* EXERCISE DIRECTIONS
From the material beneath, pull every line with the word "fixed".

* SOURCE MATERIAL
* * * * * * *

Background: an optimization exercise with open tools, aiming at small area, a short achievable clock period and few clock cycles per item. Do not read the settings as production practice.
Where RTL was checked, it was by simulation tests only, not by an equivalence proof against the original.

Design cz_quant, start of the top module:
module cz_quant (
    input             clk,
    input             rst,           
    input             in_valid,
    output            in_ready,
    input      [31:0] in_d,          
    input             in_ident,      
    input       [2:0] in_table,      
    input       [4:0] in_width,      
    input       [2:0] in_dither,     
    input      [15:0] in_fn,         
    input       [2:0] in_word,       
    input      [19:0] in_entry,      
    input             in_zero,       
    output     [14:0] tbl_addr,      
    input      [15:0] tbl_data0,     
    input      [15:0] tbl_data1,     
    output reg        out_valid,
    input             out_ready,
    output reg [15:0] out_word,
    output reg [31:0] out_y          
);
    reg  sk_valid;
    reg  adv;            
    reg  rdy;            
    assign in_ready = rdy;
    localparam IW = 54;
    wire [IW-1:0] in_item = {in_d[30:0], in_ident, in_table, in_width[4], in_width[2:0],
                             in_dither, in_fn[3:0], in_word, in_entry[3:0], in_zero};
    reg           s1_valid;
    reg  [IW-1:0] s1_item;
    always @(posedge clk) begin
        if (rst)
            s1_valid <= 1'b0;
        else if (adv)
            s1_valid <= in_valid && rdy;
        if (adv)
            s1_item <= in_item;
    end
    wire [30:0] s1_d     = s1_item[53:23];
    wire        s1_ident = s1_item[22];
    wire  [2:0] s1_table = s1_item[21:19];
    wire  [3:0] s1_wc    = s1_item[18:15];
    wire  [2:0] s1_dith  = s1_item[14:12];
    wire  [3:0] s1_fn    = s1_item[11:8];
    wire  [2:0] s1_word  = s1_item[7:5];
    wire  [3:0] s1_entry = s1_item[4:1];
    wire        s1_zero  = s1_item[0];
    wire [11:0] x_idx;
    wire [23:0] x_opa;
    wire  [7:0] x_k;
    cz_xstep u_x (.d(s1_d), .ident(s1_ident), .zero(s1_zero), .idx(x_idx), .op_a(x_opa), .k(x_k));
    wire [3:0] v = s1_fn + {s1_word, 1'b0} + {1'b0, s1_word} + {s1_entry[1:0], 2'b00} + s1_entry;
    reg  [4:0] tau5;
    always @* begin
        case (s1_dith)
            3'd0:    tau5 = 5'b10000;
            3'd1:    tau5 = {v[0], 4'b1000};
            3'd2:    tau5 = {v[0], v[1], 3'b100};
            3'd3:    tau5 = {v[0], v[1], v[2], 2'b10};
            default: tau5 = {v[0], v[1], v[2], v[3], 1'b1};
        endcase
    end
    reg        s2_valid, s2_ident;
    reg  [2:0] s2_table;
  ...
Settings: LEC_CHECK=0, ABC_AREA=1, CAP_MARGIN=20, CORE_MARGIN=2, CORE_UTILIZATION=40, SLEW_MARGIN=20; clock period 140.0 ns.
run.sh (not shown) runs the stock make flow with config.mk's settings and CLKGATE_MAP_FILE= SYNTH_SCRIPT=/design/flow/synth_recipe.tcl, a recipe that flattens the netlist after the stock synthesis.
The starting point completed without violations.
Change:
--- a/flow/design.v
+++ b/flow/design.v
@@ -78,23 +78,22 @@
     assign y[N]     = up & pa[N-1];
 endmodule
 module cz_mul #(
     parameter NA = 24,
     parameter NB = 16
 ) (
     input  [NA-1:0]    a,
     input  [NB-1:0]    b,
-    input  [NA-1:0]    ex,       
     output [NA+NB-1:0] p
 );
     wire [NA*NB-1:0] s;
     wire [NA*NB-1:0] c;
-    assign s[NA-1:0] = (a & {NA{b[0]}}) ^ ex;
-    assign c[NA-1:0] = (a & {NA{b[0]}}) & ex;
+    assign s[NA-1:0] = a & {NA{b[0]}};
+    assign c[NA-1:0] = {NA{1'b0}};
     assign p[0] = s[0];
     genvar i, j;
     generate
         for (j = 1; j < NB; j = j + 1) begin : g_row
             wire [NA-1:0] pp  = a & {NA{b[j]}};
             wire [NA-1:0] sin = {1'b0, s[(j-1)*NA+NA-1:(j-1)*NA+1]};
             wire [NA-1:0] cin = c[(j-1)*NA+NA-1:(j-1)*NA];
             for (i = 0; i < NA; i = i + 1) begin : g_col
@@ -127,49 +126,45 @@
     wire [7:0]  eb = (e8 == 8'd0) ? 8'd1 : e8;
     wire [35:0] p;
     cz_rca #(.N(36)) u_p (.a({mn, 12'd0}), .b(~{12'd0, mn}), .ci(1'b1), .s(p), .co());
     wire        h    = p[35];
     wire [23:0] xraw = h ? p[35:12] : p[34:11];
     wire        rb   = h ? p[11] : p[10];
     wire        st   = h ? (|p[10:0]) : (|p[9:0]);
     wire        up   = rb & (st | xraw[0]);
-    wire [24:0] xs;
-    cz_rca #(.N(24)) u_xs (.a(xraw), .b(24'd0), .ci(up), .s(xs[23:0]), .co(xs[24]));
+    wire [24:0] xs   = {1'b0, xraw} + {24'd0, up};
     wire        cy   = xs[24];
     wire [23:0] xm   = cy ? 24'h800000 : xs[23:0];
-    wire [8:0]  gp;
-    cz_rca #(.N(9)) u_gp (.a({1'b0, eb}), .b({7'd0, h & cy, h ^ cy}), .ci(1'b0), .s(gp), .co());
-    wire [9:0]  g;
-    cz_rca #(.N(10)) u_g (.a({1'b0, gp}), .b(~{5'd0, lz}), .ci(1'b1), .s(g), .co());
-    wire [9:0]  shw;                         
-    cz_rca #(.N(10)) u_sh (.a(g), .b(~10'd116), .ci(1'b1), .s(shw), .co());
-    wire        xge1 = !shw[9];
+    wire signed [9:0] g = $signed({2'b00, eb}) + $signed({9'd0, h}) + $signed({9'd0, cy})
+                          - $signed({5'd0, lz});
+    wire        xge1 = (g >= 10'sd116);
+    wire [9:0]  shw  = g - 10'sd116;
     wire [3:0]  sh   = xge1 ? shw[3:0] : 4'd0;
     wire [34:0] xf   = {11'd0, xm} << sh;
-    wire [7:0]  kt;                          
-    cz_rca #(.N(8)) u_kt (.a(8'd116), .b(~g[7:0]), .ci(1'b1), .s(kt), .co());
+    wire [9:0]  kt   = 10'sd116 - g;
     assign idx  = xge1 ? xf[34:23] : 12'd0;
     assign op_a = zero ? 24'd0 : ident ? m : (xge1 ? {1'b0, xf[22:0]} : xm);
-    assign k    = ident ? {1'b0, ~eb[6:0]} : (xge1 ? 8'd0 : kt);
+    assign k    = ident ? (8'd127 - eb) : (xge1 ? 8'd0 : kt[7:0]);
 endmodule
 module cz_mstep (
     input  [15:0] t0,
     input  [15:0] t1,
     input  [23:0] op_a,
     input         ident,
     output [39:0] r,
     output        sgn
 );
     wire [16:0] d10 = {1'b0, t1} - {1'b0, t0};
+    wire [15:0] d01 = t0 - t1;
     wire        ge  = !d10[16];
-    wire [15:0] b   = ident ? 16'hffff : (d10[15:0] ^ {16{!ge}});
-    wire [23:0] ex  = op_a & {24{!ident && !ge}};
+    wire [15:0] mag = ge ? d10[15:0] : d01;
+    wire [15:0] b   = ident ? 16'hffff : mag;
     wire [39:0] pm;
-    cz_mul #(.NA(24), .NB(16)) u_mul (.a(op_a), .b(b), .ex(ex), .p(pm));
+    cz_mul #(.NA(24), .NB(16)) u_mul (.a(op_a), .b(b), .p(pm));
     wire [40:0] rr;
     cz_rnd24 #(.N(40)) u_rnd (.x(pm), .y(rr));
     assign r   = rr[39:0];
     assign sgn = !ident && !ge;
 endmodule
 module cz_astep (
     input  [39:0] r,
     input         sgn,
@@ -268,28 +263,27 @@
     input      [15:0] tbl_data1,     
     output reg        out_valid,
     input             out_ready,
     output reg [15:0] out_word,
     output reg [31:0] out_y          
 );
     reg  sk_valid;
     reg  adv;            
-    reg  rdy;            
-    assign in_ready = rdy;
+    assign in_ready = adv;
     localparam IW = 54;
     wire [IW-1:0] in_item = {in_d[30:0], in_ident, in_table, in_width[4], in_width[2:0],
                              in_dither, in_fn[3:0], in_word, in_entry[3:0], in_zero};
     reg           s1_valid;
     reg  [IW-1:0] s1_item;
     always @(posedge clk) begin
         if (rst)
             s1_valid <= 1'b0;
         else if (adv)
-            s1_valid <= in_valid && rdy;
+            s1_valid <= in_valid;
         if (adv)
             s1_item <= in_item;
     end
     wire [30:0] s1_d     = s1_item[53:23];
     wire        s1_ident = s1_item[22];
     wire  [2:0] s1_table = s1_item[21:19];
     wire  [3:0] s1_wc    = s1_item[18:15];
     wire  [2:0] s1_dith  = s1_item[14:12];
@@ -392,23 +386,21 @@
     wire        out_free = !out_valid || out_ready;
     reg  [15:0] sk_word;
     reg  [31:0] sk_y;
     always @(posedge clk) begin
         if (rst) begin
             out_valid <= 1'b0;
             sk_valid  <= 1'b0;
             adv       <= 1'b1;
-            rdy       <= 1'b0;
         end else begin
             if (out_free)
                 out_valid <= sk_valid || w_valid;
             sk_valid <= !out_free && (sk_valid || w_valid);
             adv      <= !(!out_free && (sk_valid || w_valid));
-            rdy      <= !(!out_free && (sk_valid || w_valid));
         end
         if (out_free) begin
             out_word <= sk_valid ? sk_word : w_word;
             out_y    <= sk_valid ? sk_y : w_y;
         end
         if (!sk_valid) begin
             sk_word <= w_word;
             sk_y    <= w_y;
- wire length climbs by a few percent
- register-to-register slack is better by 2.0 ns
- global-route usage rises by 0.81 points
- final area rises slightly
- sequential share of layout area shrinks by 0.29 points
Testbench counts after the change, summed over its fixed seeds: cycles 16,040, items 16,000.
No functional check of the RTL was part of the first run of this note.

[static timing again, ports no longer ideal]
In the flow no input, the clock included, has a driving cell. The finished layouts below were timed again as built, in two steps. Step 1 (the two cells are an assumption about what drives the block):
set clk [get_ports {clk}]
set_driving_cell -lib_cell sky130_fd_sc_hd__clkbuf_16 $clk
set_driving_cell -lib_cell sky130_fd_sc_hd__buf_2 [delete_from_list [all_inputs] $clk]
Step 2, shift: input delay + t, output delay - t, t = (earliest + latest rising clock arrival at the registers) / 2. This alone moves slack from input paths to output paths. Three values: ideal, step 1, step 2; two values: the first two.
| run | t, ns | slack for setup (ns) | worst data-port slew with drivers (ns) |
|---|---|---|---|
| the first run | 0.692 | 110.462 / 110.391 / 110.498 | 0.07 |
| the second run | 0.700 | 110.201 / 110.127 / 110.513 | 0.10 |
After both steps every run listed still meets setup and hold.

* * * * * * *

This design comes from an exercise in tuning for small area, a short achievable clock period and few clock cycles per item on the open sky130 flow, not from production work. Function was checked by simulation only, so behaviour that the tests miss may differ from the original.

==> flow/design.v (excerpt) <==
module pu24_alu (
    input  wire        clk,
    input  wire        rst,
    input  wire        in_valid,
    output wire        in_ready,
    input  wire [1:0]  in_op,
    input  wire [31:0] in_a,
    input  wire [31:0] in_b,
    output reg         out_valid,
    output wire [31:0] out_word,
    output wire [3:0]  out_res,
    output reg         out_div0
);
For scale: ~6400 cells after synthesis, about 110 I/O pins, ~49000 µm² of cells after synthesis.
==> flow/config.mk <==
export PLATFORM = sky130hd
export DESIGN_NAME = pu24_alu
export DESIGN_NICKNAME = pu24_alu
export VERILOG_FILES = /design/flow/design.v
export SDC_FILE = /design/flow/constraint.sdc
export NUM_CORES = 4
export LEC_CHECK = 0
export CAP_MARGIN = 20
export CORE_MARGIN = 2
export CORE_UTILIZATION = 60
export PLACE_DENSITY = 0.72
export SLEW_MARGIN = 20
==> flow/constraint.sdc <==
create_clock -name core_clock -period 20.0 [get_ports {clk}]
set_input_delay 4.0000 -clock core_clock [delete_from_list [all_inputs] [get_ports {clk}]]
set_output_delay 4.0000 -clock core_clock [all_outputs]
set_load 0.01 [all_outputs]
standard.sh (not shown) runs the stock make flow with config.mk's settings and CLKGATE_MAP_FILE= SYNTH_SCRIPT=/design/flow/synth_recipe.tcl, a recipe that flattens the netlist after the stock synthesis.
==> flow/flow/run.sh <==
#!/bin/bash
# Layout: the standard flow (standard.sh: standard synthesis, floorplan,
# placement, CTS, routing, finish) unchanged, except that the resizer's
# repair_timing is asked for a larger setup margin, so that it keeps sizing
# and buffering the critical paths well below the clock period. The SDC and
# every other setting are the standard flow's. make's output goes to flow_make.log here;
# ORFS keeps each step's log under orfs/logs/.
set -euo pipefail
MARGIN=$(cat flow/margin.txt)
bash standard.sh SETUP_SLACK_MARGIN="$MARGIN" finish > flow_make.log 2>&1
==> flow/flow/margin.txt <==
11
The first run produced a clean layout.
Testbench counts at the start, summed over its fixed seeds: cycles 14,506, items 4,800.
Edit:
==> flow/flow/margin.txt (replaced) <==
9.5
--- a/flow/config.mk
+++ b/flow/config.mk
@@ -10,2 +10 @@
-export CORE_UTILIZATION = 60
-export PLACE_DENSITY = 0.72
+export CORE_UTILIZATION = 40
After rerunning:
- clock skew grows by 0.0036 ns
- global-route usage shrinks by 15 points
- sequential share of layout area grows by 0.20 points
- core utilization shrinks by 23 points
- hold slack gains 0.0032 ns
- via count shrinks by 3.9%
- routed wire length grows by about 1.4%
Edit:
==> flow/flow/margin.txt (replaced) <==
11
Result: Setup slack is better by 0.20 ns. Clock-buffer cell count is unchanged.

* * * * * * *

* WRITTEN SOLUTION
Testbench counts after the change, summed over its fixed seeds: cycles 16,040, items 16,000.
Testbench counts at the start, summed over its fixed seeds: cycles 14,506, items 4,800.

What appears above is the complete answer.